# [ACTIVITY]
Scan the records below for the line containing "output wire logic [$bits(m_axi_i.arlock)-1:0]" and the line containing "assign m_axi_wlast = m_axi_i.wlast;". Copy both, plus every line between, exactly.

EXERCISE INPUT below:

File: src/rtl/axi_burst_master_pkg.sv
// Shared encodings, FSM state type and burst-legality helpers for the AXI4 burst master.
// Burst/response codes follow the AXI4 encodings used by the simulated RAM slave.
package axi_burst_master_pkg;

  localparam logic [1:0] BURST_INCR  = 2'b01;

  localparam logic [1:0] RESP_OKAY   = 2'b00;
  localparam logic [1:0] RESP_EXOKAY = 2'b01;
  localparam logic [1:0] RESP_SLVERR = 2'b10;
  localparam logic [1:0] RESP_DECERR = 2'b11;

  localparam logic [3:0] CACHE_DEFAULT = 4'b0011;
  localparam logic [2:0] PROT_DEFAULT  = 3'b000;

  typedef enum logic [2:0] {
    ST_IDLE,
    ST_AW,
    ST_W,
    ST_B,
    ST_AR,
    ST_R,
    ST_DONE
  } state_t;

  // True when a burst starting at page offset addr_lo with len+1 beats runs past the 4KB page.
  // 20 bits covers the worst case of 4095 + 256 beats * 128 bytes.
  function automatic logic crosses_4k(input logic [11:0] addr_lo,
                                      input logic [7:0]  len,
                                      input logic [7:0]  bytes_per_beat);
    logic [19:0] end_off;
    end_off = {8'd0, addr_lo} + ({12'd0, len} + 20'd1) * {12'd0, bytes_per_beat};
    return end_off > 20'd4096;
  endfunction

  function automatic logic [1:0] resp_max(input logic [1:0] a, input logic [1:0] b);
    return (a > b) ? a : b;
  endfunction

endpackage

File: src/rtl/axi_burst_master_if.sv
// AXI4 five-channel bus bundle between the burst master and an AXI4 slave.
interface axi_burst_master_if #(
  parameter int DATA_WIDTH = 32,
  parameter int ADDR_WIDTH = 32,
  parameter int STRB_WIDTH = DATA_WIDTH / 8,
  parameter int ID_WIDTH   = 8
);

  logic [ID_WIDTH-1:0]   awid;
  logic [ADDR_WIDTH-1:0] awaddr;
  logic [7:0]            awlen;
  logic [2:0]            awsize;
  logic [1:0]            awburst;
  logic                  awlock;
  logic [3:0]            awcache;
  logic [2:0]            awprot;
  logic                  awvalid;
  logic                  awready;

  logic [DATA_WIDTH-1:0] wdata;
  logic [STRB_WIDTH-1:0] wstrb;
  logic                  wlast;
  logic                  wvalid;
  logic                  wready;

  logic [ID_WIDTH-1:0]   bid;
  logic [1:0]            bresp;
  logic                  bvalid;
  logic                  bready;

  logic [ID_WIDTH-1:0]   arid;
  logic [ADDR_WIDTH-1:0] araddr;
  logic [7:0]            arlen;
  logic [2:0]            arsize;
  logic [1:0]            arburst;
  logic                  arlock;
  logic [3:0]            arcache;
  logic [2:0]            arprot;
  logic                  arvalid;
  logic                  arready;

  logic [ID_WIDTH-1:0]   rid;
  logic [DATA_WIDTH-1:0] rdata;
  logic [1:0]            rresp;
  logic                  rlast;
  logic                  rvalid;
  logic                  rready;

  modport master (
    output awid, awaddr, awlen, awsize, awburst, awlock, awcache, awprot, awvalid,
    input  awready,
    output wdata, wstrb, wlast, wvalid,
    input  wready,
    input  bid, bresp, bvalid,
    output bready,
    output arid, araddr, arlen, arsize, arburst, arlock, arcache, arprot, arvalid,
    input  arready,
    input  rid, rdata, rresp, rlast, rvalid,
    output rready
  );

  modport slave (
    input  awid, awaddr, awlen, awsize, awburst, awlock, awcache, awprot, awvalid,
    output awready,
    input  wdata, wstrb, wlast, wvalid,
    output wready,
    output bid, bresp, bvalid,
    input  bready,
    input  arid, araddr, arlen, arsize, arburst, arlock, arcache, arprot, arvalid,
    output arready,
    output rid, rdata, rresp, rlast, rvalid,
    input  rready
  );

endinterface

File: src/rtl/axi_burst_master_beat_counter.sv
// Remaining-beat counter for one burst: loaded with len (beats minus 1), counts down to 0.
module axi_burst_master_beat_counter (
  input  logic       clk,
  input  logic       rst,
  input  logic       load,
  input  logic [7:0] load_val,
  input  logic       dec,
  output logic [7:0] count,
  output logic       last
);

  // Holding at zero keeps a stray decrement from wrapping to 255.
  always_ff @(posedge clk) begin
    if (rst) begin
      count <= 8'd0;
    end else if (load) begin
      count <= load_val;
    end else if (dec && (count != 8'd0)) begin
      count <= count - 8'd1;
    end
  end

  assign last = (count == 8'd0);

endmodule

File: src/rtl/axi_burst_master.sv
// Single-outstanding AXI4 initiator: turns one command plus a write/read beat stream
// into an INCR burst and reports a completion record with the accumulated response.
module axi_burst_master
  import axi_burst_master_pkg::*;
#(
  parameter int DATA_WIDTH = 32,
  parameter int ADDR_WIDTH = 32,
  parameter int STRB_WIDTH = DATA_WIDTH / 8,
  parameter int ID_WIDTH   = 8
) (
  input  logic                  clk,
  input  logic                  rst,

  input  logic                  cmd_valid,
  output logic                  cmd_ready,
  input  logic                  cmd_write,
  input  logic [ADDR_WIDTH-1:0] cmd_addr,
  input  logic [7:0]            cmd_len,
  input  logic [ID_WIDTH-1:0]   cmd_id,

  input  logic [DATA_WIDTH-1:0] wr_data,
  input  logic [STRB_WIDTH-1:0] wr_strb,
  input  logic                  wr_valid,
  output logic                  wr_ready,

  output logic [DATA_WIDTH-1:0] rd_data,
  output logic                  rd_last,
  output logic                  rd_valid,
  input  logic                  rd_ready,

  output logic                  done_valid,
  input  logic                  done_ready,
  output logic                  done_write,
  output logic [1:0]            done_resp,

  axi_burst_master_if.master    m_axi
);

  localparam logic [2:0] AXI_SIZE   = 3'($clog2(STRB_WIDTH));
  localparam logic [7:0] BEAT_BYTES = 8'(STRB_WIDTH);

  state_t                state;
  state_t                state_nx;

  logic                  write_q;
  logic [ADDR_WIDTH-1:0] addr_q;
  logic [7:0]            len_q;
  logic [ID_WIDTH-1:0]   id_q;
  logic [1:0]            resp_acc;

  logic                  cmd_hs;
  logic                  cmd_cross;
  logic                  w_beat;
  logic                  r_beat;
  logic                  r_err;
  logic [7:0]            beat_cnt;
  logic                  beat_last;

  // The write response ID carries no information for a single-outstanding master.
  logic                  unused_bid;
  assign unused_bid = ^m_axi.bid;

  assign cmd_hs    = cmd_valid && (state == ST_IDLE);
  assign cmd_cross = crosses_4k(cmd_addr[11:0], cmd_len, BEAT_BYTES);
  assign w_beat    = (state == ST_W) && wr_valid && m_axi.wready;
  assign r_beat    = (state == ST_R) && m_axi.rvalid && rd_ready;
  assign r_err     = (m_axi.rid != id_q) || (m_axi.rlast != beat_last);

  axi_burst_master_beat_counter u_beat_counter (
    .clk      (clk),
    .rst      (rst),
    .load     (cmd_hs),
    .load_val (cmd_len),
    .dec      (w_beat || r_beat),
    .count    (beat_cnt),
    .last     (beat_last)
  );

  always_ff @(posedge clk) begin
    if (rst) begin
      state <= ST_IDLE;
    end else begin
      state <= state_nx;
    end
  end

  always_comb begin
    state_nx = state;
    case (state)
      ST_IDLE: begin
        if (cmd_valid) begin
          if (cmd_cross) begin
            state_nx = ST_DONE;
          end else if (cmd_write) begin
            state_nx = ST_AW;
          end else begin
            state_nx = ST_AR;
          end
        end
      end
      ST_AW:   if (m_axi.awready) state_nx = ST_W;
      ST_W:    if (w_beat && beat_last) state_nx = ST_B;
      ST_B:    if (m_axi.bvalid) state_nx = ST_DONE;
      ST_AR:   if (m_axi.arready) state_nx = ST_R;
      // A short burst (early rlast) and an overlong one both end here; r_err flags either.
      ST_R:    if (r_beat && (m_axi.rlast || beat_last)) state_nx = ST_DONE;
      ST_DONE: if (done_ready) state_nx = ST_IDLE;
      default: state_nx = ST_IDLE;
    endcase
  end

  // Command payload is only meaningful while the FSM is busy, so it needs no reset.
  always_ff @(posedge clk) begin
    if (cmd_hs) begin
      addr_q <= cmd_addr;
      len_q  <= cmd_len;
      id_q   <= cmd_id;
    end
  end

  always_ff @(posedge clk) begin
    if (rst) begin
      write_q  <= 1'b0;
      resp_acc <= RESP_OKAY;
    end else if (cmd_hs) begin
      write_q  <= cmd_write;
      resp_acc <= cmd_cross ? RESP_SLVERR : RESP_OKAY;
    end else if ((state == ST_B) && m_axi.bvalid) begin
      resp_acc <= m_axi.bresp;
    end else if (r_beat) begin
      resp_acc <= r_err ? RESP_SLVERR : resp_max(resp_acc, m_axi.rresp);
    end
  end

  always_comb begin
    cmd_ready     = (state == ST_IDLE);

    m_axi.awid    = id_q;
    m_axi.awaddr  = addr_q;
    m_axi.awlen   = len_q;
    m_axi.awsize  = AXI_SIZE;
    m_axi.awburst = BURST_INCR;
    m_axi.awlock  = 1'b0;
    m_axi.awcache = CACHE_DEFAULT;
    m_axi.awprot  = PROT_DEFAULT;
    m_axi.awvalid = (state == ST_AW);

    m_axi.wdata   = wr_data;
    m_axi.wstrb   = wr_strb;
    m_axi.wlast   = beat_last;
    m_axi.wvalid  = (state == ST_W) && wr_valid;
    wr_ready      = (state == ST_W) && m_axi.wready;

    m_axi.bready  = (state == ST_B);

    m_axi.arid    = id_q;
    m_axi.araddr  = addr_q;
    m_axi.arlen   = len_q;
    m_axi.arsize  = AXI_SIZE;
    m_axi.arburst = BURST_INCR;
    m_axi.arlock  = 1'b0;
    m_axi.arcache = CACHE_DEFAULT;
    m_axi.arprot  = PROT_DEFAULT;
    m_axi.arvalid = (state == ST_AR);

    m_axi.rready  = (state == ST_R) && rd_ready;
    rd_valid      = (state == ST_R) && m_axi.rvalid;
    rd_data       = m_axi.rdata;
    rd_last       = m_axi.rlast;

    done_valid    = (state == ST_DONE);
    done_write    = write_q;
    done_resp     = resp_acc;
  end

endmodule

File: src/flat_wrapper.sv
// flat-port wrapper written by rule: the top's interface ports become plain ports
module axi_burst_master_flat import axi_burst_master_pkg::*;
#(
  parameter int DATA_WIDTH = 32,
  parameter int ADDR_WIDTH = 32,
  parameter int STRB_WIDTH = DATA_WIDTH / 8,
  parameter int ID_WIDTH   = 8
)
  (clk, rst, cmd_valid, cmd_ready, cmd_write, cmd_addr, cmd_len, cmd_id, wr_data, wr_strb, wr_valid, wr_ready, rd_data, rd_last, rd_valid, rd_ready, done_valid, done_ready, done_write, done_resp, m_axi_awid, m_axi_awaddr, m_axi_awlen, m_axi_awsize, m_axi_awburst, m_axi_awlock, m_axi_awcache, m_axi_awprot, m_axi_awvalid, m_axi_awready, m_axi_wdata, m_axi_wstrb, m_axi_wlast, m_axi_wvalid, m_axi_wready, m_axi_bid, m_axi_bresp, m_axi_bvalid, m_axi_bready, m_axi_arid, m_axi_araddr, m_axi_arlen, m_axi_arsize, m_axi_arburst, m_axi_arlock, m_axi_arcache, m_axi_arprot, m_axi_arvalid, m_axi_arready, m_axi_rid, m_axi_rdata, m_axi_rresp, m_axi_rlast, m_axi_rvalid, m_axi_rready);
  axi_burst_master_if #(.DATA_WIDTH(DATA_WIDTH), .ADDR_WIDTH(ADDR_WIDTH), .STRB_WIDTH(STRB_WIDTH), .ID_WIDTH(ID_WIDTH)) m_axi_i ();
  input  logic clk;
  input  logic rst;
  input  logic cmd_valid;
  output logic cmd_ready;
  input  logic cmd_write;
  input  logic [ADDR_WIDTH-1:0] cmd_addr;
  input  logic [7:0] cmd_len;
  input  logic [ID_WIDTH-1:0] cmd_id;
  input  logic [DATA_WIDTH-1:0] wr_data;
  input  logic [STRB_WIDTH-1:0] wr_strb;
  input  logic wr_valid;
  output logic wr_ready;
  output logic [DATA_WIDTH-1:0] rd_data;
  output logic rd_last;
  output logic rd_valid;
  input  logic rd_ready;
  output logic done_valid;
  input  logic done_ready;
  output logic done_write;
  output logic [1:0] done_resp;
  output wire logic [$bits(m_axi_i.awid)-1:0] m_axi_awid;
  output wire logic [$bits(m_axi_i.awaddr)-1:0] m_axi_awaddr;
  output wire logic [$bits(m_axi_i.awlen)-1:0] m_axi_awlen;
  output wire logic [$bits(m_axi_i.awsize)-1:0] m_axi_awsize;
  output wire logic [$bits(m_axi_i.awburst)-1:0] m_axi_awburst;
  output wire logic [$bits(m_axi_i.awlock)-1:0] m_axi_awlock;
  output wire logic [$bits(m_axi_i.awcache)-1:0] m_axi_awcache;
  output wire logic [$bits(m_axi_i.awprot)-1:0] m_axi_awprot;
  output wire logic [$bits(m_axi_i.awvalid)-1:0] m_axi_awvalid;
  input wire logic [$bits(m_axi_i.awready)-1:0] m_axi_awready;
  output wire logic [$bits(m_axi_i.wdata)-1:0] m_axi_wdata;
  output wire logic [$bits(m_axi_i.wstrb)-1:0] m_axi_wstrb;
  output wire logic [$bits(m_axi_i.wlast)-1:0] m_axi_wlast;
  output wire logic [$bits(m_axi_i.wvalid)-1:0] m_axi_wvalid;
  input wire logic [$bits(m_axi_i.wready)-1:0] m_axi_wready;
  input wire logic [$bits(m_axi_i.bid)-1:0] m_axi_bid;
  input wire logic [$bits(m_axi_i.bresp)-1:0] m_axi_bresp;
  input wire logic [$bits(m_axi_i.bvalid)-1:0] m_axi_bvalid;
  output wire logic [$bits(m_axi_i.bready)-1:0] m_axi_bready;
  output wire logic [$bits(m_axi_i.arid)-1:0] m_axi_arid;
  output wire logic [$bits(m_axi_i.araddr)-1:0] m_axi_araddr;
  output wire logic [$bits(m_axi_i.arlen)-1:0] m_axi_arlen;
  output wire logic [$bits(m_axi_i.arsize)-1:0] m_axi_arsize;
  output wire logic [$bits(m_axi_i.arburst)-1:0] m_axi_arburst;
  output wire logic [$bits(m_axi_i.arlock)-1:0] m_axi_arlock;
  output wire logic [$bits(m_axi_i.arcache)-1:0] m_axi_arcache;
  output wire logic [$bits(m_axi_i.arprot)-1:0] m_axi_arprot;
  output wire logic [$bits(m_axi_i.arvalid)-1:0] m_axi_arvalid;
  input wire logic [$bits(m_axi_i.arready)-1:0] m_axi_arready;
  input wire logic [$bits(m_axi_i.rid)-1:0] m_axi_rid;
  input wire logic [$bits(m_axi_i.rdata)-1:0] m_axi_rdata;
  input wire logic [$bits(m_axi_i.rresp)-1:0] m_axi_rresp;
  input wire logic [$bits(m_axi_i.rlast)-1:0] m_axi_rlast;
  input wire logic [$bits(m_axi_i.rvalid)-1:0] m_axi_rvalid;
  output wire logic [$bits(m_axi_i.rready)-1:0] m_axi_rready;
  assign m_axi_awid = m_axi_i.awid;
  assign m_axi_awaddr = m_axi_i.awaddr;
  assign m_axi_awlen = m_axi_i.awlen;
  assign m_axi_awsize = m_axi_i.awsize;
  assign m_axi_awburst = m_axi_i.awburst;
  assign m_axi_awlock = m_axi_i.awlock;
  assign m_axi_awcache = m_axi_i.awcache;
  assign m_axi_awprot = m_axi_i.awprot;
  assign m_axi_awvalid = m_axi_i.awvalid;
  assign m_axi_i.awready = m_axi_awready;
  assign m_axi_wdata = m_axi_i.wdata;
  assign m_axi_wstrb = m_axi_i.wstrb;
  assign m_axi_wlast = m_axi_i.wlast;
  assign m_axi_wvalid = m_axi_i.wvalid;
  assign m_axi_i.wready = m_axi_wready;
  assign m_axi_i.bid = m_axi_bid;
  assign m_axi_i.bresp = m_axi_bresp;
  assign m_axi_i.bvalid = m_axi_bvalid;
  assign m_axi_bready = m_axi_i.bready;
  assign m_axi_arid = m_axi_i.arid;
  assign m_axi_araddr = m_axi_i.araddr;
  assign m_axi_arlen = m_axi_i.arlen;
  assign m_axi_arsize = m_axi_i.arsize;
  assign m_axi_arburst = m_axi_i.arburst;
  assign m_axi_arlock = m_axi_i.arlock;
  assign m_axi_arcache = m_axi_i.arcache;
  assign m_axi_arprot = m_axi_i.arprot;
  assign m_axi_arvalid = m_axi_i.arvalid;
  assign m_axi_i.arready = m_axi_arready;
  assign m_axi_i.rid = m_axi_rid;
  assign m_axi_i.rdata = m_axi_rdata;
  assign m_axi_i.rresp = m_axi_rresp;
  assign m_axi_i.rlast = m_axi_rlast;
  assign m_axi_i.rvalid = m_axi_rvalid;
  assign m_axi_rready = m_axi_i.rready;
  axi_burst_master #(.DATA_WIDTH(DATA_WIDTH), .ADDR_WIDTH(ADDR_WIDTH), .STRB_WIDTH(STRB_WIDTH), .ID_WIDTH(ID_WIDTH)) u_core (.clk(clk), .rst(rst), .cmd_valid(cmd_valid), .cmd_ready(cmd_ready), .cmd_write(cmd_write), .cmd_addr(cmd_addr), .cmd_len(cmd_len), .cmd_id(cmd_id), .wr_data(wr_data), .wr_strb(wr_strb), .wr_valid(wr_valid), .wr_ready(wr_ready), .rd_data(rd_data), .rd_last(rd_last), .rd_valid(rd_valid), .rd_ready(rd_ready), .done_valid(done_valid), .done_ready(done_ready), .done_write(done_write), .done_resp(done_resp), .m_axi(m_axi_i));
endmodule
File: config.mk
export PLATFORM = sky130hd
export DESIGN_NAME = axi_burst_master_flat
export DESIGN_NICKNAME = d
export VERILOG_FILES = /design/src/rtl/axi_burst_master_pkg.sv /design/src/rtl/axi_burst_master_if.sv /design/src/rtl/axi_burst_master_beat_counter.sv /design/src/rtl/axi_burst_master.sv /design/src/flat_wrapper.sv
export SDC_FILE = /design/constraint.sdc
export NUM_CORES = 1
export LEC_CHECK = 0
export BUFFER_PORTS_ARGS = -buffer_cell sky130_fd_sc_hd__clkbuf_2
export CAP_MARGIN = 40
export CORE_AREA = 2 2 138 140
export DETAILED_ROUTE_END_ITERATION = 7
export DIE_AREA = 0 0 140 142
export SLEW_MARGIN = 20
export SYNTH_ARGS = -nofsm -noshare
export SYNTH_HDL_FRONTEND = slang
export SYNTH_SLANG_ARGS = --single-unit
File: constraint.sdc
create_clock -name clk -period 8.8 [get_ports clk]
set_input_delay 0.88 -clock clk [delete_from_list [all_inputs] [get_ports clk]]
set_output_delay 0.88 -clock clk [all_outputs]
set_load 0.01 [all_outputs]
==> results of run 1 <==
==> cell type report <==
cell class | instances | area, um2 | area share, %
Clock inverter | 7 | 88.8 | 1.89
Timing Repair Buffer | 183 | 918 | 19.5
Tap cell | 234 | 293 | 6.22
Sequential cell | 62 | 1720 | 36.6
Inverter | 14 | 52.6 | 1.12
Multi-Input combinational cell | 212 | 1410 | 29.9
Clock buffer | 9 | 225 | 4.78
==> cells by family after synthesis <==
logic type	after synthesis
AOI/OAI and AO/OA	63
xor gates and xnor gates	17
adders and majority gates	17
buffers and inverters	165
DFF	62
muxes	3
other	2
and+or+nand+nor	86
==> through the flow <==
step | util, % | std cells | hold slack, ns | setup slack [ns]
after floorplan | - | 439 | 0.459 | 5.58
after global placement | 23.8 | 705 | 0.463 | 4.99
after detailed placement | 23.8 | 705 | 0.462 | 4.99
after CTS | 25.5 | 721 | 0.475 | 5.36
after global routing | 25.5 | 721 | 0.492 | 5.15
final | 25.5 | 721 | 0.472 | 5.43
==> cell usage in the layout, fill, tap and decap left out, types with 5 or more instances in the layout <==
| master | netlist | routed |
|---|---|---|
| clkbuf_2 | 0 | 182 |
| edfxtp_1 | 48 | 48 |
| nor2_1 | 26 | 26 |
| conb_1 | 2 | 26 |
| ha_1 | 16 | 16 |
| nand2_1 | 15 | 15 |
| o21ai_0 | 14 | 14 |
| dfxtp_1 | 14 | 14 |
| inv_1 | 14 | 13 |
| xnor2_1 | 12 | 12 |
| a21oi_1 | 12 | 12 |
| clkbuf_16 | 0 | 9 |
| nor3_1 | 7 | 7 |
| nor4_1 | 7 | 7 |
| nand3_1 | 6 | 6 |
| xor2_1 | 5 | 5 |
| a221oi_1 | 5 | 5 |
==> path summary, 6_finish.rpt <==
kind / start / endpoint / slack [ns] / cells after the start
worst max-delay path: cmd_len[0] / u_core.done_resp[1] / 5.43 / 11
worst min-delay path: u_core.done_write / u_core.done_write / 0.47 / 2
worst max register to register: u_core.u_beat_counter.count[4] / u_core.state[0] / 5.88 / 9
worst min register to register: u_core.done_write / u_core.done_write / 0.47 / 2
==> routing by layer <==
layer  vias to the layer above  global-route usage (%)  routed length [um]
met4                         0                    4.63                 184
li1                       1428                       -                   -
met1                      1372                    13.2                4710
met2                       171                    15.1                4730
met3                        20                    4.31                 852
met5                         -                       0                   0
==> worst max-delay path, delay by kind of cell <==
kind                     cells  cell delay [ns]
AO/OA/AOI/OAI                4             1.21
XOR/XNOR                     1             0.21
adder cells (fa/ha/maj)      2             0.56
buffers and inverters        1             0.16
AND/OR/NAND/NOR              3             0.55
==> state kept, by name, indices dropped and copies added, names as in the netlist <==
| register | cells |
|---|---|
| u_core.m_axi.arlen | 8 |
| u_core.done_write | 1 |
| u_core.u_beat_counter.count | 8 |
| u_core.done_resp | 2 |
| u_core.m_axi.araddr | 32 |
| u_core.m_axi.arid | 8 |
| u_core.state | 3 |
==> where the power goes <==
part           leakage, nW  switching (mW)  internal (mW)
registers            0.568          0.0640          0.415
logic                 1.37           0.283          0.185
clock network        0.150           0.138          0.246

End of EXERCISE INPUT.

# [RESPONSE TO THIS TASK]
  output wire logic [$bits(m_axi_i.arlock)-1:0] m_axi_arlock;
  output wire logic [$bits(m_axi_i.arcache)-1:0] m_axi_arcache;
  output wire logic [$bits(m_axi_i.arprot)-1:0] m_axi_arprot;
  output wire logic [$bits(m_axi_i.arvalid)-1:0] m_axi_arvalid;
  input wire logic [$bits(m_axi_i.arready)-1:0] m_axi_arready;
  input wire logic [$bits(m_axi_i.rid)-1:0] m_axi_rid;
  input wire logic [$bits(m_axi_i.rdata)-1:0] m_axi_rdata;
  input wire logic [$bits(m_axi_i.rresp)-1:0] m_axi_rresp;
  input wire logic [$bits(m_axi_i.rlast)-1:0] m_axi_rlast;
  input wire logic [$bits(m_axi_i.rvalid)-1:0] m_axi_rvalid;
  output wire logic [$bits(m_axi_i.rready)-1:0] m_axi_rready;
  assign m_axi_awid = m_axi_i.awid;
  assign m_axi_awaddr = m_axi_i.awaddr;
  assign m_axi_awlen = m_axi_i.awlen;
  assign m_axi_awsize = m_axi_i.awsize;
  assign m_axi_awburst = m_axi_i.awburst;
  assign m_axi_awlock = m_axi_i.awlock;
  assign m_axi_awcache = m_axi_i.awcache;
  assign m_axi_awprot = m_axi_i.awprot;
  assign m_axi_awvalid = m_axi_i.awvalid;
  assign m_axi_i.awready = m_axi_awready;
  assign m_axi_wdata = m_axi_i.wdata;
  assign m_axi_wstrb = m_axi_i.wstrb;
  assign m_axi_wlast = m_axi_i.wlast;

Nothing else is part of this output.